The Miami Herald reports, here, that the treasurer of Jackson Health System’s governing board noted this week that cash is getting “dangerously low” and that major cost cuts may be needed. Currently, Jackson will likely end the month of January with only 16.7 days of cash on hand. Hospital’s median day’s cash on hand is closer to 90 days cash, making Jackson’s days cash on hand ratio abysmal, and a true operating emergency.

Additionally, Jackson experienced a 7 percent drop in patient revenue, a material and significant decrease to any business entity. The impact on Jackson, though, is pronounced, given its already weakened financial condition and its primary mission of serving the uninsured.

Jackson’s real problems are the result of institutional ignorance and complacency. This author was briefly involved in the nomination process to sit on the Public Health Trust, and met with a panel of Miami-Dade County commissioners, Florida legislators, Public Health Trust members, and other important local politicians.
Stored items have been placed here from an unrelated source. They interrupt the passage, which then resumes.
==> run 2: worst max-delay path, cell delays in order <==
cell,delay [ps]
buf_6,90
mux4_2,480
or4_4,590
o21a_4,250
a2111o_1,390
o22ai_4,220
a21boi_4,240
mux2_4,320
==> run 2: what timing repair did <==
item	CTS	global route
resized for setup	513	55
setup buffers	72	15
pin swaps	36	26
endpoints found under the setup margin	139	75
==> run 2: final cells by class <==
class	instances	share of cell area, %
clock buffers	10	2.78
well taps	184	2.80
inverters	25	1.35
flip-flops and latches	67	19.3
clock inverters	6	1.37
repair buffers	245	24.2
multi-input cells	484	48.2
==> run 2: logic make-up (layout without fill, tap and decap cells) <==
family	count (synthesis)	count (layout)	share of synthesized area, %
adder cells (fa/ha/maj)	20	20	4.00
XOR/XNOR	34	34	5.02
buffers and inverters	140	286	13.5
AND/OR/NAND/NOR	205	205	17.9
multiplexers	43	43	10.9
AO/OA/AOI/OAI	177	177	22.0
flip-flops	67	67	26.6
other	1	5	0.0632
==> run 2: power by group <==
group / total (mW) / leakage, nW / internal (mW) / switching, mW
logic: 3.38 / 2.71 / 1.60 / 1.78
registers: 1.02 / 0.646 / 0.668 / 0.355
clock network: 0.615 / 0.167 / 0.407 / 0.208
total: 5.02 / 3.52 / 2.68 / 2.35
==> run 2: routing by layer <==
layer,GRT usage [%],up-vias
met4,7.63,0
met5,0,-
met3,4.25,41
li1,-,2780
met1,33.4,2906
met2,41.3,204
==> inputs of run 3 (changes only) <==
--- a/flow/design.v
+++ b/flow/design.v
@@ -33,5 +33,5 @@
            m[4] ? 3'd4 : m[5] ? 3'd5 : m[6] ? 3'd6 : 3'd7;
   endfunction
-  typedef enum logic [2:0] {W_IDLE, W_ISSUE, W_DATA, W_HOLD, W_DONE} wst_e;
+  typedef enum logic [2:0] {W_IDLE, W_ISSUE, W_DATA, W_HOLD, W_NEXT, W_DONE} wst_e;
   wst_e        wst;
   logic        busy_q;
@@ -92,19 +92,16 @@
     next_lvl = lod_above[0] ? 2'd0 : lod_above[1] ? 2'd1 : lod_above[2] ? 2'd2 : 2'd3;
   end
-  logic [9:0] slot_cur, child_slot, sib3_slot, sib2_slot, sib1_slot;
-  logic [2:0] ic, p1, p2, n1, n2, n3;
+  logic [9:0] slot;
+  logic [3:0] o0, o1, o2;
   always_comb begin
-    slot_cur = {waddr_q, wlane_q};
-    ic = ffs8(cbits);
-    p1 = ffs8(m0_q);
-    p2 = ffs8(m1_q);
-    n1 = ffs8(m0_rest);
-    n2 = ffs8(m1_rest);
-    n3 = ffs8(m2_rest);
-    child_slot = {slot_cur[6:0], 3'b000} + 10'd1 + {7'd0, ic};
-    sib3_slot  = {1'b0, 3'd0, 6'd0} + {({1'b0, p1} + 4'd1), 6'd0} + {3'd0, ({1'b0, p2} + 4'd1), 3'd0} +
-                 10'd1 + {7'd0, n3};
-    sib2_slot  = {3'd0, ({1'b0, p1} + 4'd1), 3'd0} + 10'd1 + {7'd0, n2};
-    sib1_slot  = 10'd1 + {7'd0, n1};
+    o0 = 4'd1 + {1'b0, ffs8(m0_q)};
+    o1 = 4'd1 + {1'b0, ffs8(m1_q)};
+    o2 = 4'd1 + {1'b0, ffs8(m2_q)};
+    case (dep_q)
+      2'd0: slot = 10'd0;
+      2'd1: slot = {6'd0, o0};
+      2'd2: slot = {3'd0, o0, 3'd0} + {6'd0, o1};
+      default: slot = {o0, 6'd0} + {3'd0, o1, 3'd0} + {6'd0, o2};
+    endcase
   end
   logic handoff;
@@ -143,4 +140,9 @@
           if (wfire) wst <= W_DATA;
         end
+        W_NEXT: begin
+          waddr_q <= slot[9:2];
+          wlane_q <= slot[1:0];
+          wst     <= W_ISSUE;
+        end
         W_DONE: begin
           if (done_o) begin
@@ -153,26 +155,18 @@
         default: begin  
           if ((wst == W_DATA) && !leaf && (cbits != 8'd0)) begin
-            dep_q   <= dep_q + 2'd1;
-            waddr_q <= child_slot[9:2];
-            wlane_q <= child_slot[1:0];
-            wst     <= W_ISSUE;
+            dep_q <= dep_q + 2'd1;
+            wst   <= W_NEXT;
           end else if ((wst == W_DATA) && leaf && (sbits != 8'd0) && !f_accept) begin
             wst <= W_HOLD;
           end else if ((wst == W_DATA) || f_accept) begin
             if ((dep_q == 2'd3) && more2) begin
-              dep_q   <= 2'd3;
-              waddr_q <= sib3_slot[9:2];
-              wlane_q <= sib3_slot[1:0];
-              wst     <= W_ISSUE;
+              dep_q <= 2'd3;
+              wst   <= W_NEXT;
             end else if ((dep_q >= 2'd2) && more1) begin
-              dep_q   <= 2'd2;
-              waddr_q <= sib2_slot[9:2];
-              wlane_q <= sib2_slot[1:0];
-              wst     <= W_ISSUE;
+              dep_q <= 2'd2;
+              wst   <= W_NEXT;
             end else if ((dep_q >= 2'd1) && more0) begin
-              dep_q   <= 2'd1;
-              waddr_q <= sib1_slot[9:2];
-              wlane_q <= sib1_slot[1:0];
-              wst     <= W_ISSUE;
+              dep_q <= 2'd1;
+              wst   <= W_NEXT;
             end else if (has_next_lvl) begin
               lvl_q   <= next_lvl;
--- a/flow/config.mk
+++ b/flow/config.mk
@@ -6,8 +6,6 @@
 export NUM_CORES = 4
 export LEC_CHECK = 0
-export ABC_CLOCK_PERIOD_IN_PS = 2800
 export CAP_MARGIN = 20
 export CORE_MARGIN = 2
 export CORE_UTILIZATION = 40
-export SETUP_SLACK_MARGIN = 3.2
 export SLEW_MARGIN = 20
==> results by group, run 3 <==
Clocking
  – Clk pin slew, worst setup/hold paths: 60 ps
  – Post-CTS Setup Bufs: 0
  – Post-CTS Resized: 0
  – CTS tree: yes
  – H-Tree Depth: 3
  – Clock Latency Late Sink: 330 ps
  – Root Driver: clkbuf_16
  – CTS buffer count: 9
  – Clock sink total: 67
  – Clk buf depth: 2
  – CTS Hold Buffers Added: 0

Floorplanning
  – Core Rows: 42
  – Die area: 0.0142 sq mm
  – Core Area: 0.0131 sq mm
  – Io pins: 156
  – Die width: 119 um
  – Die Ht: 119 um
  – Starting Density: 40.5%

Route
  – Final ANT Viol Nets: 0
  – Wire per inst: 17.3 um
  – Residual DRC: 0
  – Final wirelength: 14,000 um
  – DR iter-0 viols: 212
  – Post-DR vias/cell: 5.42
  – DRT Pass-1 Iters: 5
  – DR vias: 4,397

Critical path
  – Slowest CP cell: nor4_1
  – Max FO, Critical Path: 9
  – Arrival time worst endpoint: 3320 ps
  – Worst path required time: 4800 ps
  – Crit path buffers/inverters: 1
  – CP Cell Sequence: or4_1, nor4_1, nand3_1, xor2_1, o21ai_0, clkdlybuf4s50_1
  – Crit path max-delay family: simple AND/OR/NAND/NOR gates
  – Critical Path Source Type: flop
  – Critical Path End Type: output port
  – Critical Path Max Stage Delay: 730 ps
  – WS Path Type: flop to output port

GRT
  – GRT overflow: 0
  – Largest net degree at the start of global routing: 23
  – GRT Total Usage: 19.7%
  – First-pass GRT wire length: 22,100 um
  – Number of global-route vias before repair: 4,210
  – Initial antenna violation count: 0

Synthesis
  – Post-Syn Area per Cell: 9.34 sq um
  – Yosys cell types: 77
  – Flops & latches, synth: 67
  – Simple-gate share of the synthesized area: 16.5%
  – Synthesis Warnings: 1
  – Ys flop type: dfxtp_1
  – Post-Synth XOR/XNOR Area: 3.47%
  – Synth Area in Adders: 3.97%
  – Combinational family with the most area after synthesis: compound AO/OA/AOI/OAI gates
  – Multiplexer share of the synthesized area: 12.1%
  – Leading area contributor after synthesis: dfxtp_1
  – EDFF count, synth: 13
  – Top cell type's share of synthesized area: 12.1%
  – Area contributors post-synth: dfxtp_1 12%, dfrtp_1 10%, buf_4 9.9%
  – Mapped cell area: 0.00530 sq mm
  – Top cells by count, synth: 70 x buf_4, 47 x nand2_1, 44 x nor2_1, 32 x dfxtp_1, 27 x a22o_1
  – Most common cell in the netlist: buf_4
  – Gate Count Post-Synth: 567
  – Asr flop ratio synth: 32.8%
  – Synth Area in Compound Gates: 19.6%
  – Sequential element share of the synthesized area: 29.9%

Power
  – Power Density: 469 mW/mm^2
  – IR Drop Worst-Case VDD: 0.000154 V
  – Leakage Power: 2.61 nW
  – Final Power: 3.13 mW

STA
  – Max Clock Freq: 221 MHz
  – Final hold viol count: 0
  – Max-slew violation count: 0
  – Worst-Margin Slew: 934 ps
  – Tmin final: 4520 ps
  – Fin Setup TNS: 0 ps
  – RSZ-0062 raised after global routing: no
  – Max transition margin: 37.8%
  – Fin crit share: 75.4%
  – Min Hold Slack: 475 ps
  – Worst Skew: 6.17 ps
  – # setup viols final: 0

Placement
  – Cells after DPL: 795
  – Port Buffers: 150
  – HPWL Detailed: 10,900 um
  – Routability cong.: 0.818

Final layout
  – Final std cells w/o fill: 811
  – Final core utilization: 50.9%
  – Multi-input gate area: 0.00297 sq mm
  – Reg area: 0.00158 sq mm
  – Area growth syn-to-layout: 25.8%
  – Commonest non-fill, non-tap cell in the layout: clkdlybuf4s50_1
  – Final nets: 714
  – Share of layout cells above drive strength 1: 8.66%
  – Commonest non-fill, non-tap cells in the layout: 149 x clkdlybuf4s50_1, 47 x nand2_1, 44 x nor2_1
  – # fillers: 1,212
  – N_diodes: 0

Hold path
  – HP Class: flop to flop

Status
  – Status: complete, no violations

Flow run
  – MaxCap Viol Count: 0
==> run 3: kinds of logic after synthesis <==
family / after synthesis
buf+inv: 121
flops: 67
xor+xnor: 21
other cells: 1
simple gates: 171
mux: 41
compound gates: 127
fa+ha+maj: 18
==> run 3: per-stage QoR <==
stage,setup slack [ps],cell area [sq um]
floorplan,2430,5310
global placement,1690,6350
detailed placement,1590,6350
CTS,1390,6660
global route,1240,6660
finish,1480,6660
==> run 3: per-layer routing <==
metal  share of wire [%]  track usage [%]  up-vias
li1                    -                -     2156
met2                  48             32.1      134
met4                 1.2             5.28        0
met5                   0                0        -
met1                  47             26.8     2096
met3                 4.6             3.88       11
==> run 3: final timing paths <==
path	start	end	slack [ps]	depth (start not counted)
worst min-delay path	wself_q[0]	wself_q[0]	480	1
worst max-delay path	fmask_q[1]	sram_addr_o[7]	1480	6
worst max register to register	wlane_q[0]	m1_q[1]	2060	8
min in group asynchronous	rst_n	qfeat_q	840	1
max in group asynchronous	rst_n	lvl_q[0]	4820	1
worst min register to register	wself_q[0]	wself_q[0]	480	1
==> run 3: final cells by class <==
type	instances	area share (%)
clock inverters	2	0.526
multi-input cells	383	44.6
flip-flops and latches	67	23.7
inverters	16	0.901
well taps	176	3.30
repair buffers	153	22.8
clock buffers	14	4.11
A 3 hour panel discussion ensued regarding Jackson’s status, and it became painfully obvious that the current Public Health Trust Board and the Miami-Dade County Commission are truly ignorant of the financial status of the hospital. This author reviewed over 1000 pages of material in preparation for the discussion, much of it dense financial data. It quickly became apparent that most of the people sitting on that panel had little knowledge of the contents.

The questions posed to this author were mostly superficial and chosen to deflect attention from the institutional incompetency that has seized Jackson for much of the last 2 decades. The issues being confronted by Jackson were merely magnified by the current economic crisis, but were certainly not caused by it.

The author reviewed a “stop-gap” financial proposal to immediately enhance revenues and reduce costs at the hospital, and noted that the nearly 100 planned initiatives should be vetted for reasonableness and predictability. Institutional initiatives aimed at closing financial shortfalls frequently fail due overeager management’s failure to account for the many inherent pitfalls.

Regrettably, the Herald notes that many of the 94 initiatives, worth $200 million in reduced costs or increased revenue, are already behind schedule. Is it any wonder, though, that the board and county commission, largely comprised of non-financial laypeople, are sufficiently competent to make complex business decisions in a vacuum? This author noted that at least 4 prospective Public Health Trust candidates had significant financial statement and business modeling experience. Of those 4 highly qualified candidates, how many were chosen: Zero.

Past boards and county commissions have largely applied super-sized Band-Aid’s when dealing with Jackson’s problems, including accounting gimmickry, financial speculation with new revenue streams, and other one-time financial gambits designed to kick the deep, structural problems to new generations, including Jackson’s onerous labor costs. Unfortunately, that day of reckoning has begun arriving. Like the leading edge of a large hurricane, the gail force winds of this impending crisis have already swamped management’s coping ability. The resulting financial hurricane could cause the residents of Miami-Dade County to feel unimaginable pain, as care will likely have to be significantly reduced to uninsured residents.

Jackson’s institutional incompetence not only impacts Miami-Dade County’s bottom line, but very difficult and highly controversial quality of care decisions are forthcoming, and none of them will likely enhance care provided to the most impoverished of this community. How such an important institution has been allowed to decay into this abyss is criminal, how no one has noticed the contempt demonstrated by its leaders is frightening.